AGI - Da Kurt Cobain a Chester Bennington fino a Keith Flint e Avicii, le star dell'industria musicale sono associate a un tasso di suicidi sorprendentemente elevato. A esaminare queste tristi statistiche uno studio, pubblicato sulla rivista Frontiers in Public Health, condotto dagli scienziati della Goldsmiths Unviersity of London.
Il team, guidato da George Musgrave, ha analizzato i dati sulla mortalità legata al mondo della musica, evidenziando la necessità di predisporre azioni mirate e di approfondire la comprensione dell'apparente connessione tra artisti, problemi di salute mentale e mortalità precoce. I frontman dei Nirvana e dei Linkin Park, Ian Curtis dei Joy Division, la cantante country Mindy McCready, Keith Flint dei The Prodigy, il DJ Avicii, le star del K Pop Goo Hara, Sulli e Moonbin sono solo alcuni dei nomi che compongono il lungo elenco di artisti del mondo dell'industria musicale che hanno deciso di togliersi la vita.
I dati sulla mortalità professionale dell'Office for National Statistics in England (2011-2015) dimostrano che musicisti, attori e intrattenitori rientrano tra i gruppi professionali con il più alto tasso di suicidio, con uomini e donne associati a un rischio rispettivamente del 20 e del 69 per cento più elevato rispetto alla popolazione generale. In termini numerici, gli autori riportano che nel 2022 il tasso di suicidi negli Stati Uniti era di 14,2 casi ogni 100mila persone nella popolazione generale e 138,7 tra gli uomini nel mondo dello spettacolo. Il dato numerico per le controparti femminili non era disponibile, ma gli autori ribadiscono che la categoria professionale "Arte, Design, Spettacolo, Sport e Media" era associata al più alto tasso di suicidi femminili nel 2012, nel 2015 e nel 2021. Questo fenomeno si estende anche oltre i contesti anglo-americani.
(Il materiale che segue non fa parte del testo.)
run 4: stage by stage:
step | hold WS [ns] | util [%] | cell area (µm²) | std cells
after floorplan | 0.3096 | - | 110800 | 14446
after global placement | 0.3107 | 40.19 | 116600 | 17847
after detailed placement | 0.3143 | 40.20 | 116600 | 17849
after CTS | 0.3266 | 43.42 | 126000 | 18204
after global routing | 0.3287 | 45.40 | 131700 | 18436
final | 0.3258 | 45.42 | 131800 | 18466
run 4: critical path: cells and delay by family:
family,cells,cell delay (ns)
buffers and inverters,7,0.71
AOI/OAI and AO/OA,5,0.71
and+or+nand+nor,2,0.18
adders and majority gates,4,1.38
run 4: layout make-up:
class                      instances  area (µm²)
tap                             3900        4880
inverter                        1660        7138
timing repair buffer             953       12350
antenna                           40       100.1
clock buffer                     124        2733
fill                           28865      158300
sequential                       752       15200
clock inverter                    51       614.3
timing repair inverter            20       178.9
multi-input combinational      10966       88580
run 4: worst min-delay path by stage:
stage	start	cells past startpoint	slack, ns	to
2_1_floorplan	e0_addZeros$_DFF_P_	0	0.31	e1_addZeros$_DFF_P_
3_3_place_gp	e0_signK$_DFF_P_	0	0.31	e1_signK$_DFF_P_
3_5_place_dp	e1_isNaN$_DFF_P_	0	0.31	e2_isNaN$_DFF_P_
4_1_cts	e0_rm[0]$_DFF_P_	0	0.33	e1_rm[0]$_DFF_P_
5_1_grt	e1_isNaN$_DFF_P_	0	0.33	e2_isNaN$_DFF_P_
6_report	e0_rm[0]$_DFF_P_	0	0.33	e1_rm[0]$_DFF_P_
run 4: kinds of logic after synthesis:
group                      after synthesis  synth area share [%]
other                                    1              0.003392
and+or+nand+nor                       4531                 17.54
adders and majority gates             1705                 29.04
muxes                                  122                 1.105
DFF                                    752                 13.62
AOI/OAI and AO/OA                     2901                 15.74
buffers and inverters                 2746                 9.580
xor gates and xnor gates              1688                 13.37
"Da un punto di vista storico - commentano gli autori - la narrazione del suicidio nell'industria musicale è associata a diverse difficoltà, perché in alcuni casi queste morti vengono descritte come inevitabili, mentre in altre occasioni vengono mitizzate all'interno di una cornice romanticizzata di sofferenza artistica".
Le motivazioni alla base di questi decessi non sono chiare, spiegano gli esperti, anche se i molteplici fattori di stress occupazionali e psicosociali tipici delle carriere potrebbero giocare un ruolo. Tra questi, le pratiche di sfruttamento del settore, disturbi da uso di sostanze, instabilità finanziaria, esposizione mediatica, ansia da prestazioni e modelli di sonno irregolari. Le prove empiriche suggeriscono che, oltre alla predisposizione individuale, questi fattori ambientali e culturali hanno un impatto significativo sul benessere psicologico dei musicisti. Per far fronte a questa problematica, i ricercatori riportano alcuni possibili interventi. Diverse organizzazioni esemplari nell'industria musicale stanno già svolgendo un importante lavoro di prevenzione.
"La nostra proposta - aggiungono gli scienziati - si basa su un approccio in sette parti fornito dallo Zero Suicide Framework, della National Alliance for Suicide Prevention. Adattare questo framework all'industria musicale comporterebbe che i leader dell'industria musicale facilitino conversazioni al massimo livello sulla prevenzione del suicidio e sulla destigmatizzazione del suicidio". "
"Sarebbe utile - concludono gli autori - anche un programma di formazione per la rete più ampia intorno agli artisti, come manager, amici, genitori e parenti vicini. Proprio come i musicisti arricchiscono la società attraverso i loro contributi artistici, esiste una responsabilità collettiva per salvaguardare il loro benessere psicologico, che dovrebbe passare da un approccio collaborativo tra ricercatori, leader del settore e professionisti della salute mentale".